Chào các bạn! Vì nhiều lý do từ nay Truyen2U chính thức đổi tên là Truyen247.Pro. Mong các bạn tiếp tục ủng hộ truy cập tên miền mới này nhé! Mãi yêu... ♥

Jak ciężko - HypnosyDreams

Słyszę wrzask fanek. Czuję, jak dreszcze przechodzą po moim ciele, a serce bije jak oszalałe. Czy na pewno jestem gotowy? Wszystko wydaje się takie samo, takie zwykłe, puste. Czy to nie szaleństwo, że mało kto zwraca uwagę na słowa? Ja próbuję przekazać uczucia, wzruszyć, rozbawić, zezłościć... ale ludzie i tak sobie z tego nic nie robią. Nie potrafią czytać między wierszami, ignorują ważne przekazy. Wsłuchuję się w bicie mojego serca, patrzę na to, co najbardziej mnie motywuje. Ale nic nie przychodzi mi do głowy... Dobry Boże, czemu? Czyżbym zapomniał, co robić? Po kolei krzeszę pojedyncze słowa. To nie to, pomyliłem się! Widzę zawiedzione twarze moich fanów. To co robię jest takie... płytkie? Bez sensu? Nie docieram do głębszych partii ciała, nie daję do myślenia, udaję. Nie potrafię robić tego z serca, wylać potoku słów, zaczarować słuchających.
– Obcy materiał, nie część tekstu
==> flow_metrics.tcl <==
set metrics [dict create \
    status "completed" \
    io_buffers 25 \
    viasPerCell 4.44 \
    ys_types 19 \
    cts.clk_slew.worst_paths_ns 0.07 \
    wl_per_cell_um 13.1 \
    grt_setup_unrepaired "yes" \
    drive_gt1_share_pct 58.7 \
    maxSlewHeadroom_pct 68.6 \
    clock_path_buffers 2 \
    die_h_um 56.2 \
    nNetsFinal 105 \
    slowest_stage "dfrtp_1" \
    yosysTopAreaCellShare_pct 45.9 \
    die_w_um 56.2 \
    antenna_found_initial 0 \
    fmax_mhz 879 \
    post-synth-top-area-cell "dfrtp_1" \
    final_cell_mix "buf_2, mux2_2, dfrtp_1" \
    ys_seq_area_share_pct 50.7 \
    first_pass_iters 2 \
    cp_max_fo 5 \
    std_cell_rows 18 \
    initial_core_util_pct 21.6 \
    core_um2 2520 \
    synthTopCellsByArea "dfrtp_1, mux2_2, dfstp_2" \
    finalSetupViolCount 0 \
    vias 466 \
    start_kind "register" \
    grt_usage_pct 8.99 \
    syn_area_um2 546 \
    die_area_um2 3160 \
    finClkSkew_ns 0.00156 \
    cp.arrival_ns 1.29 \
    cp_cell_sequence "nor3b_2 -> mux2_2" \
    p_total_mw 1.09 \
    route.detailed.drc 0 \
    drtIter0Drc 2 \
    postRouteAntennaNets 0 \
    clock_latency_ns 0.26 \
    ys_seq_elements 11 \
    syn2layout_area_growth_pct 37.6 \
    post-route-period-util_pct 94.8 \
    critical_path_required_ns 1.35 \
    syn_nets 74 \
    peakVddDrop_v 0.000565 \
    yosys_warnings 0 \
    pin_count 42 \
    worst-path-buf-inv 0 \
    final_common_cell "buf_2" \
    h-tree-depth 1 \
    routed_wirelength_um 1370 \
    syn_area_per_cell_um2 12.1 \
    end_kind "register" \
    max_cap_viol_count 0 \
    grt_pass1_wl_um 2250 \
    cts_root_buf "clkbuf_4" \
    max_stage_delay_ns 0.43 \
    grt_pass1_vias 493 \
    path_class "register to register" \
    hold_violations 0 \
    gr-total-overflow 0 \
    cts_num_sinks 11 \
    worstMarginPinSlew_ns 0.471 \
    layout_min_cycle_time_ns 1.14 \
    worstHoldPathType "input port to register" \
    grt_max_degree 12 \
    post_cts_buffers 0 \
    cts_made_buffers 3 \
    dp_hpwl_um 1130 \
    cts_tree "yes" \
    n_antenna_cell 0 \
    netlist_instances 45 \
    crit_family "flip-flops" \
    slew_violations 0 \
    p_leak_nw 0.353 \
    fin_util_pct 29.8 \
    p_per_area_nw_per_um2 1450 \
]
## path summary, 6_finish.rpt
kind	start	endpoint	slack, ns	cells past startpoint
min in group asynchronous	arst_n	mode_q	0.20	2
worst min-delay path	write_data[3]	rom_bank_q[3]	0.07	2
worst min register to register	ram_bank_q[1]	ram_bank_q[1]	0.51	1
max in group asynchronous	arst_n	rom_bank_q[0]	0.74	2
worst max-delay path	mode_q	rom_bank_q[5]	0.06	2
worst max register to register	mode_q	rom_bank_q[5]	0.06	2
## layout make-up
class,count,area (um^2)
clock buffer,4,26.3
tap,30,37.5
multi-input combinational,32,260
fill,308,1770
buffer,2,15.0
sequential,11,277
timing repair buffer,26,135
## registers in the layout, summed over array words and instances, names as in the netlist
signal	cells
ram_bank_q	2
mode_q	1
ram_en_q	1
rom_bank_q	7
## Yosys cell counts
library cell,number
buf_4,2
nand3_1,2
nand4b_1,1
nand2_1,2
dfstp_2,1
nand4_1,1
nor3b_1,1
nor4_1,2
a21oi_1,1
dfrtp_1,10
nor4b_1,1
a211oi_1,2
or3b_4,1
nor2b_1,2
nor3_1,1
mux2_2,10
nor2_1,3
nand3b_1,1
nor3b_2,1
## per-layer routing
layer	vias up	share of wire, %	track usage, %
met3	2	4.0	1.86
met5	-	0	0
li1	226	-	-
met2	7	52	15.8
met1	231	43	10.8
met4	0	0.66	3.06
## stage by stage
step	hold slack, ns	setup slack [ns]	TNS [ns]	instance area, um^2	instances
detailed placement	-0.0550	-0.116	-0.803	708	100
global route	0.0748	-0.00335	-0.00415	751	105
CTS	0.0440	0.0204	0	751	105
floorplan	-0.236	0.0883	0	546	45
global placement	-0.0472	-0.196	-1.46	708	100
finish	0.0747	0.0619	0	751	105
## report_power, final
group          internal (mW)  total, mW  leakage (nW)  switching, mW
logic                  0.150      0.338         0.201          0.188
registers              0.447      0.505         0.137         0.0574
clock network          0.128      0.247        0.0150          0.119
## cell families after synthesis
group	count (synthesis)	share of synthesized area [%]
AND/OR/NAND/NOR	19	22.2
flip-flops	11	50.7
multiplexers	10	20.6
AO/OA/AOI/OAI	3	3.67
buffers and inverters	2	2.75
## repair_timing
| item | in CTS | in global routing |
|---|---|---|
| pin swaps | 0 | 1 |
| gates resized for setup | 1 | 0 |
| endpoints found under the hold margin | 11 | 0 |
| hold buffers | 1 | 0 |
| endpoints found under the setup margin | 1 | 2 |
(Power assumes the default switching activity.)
interface bpa_rsp_if;
  logic             valid;
  logic             ready;
  bpa_pkg::status_e status;
  bpa_pkg::page_t   granted_page;
  modport source (output valid, output status, output granted_page, input ready);
  modport sink (input valid, input status, input granted_page, output ready);
endinterface

interface bpa_cfg_if;
  logic            valid;
  logic            ready;
  bpa_pkg::count_t page_count;
  modport source (output valid, output page_count, input ready);
  modport sink (input valid, input page_count, output ready);
endinterface

File: src/rtl/core/bpa_map_mem.sv
// used-page map memory with per-word valid bits; invalid words read as all used
module bpa_map_mem (
  input  logic                clk_i,
  input  logic                rst_ni,
  input  bpa_pkg::map_req_t   req_i,
  output bpa_pkg::map_word_t  rd_data_o
);

  bpa_pkg::map_word_t             map_q [bpa_pkg::MAP_WORDS];
  bpa_pkg::map_word_t             rd_data_q;
  logic [bpa_pkg::MAP_WORDS-1:0]  vld_q;
  logic                           rd_vld_q;

  always_ff @(posedge clk_i) begin
    if (req_i.rd_en) begin
      rd_data_q <= map_q[req_i.rd_addr];
    end
    if (req_i.wr_en) begin
      map_q[req_i.wr_addr] <= req_i.wr_data;
    end
  end

  // reserve-all just drops every valid bit
  always_ff @(posedge clk_i or negedge rst_ni) begin
    if (!rst_ni) begin
      vld_q    <= '0;
      rd_vld_q <= 1'b0;
    end else begin
      if (req_i.clear_all) begin
        vld_q <= '0;
      end else if (req_i.wr_en) begin
        vld_q[req_i.wr_addr] <= 1'b1;
      end
      if (req_i.rd_en) begin
        rd_vld_q <= vld_q[req_i.rd_addr];
      end
    end
  end

  assign rd_data_o = rd_vld_q ? rd_data_q : '1;

endmodule

File: src/rtl/core/bpa_scan.sv
// masked lowest-free-bit search over one map word
module bpa_scan (
  input  bpa_pkg::map_word_t word_i,
  input  logic               first_i,
  input  bpa_pkg::bit_idx_t  lo_bit_i,
  input  logic               last_i,
  input  bpa_pkg::bit_idx_t  hi_bit_i,
  output logic               found_o,
  output bpa_pkg::bit_idx_t  bit_o
);

  bpa_pkg::map_word_t lo_mask;
  bpa_pkg::map_word_t hi_mask;
  bpa_pkg::map_word_t free_bits;

  // first word starts at the hint, last word stops at the page count
  assign lo_mask   = first_i ? ({bpa_pkg::MAP_WORD_BITS{1'b1}} << lo_bit_i) : '1;
  assign hi_mask   = (last_i && (hi_bit_i != '0)) ?
                     ~({bpa_pkg::MAP_WORD_BITS{1'b1}} << hi_bit_i) : '1;
  assign free_bits = ~word_i & lo_mask & hi_mask;
  assign found_o   = |free_bits;

  always_comb begin
    bit_o = '0;
    for (int i = bpa_pkg::MAP_WORD_BITS - 1; i >= 0; i--) begin
      if (free_bits[i]) begin
        bit_o = bpa_pkg::bit_idx_t'(i);
      end
    end
  end

endmodule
Wszystko jest takie jak zwykle. Pojawiają się kolejne myślowe drzwi, ale zaraz, przecież nie tędy droga! Nie mogę iść na skróty, poddać się, czekają na mnie ludzie! Dumnie unoszę głowę. Dałem radę tyle razy, czemu teraz ma mi się nie udać?! Robię to coraz szybciej, delikatne stukanie staje się coraz mocniejsze. Nieregularny rytm słychać już wszędzie. Gwałtownie zatrzymuję wylatujący ze mnie potok słów. To nie jest to, co kiedyś. Postanawiam wrócić do korzeni, przypomnieć sobie, jak to się wcześniej robiło. W myślach pojawia mi się kolejna droga. Staję przed sobą i wiem, że to ta właściwa, ta, którą powinienem był wybrać już na samym początku. Czuję, że powoli wracają uczucia, które mi dawniej towarzyszyły. Robię to dalej, a fani podpowiadają, jak kontynuować. Ale ja tego nie zrobię. Mam swoje zasady, kieruję się nimi. Kończę. Rozlega się najgłośniejszy okrzyk niezadowolenia, jaki słyszałem...

Ech... jak ciężko jest napisać coś na Wattpadzie...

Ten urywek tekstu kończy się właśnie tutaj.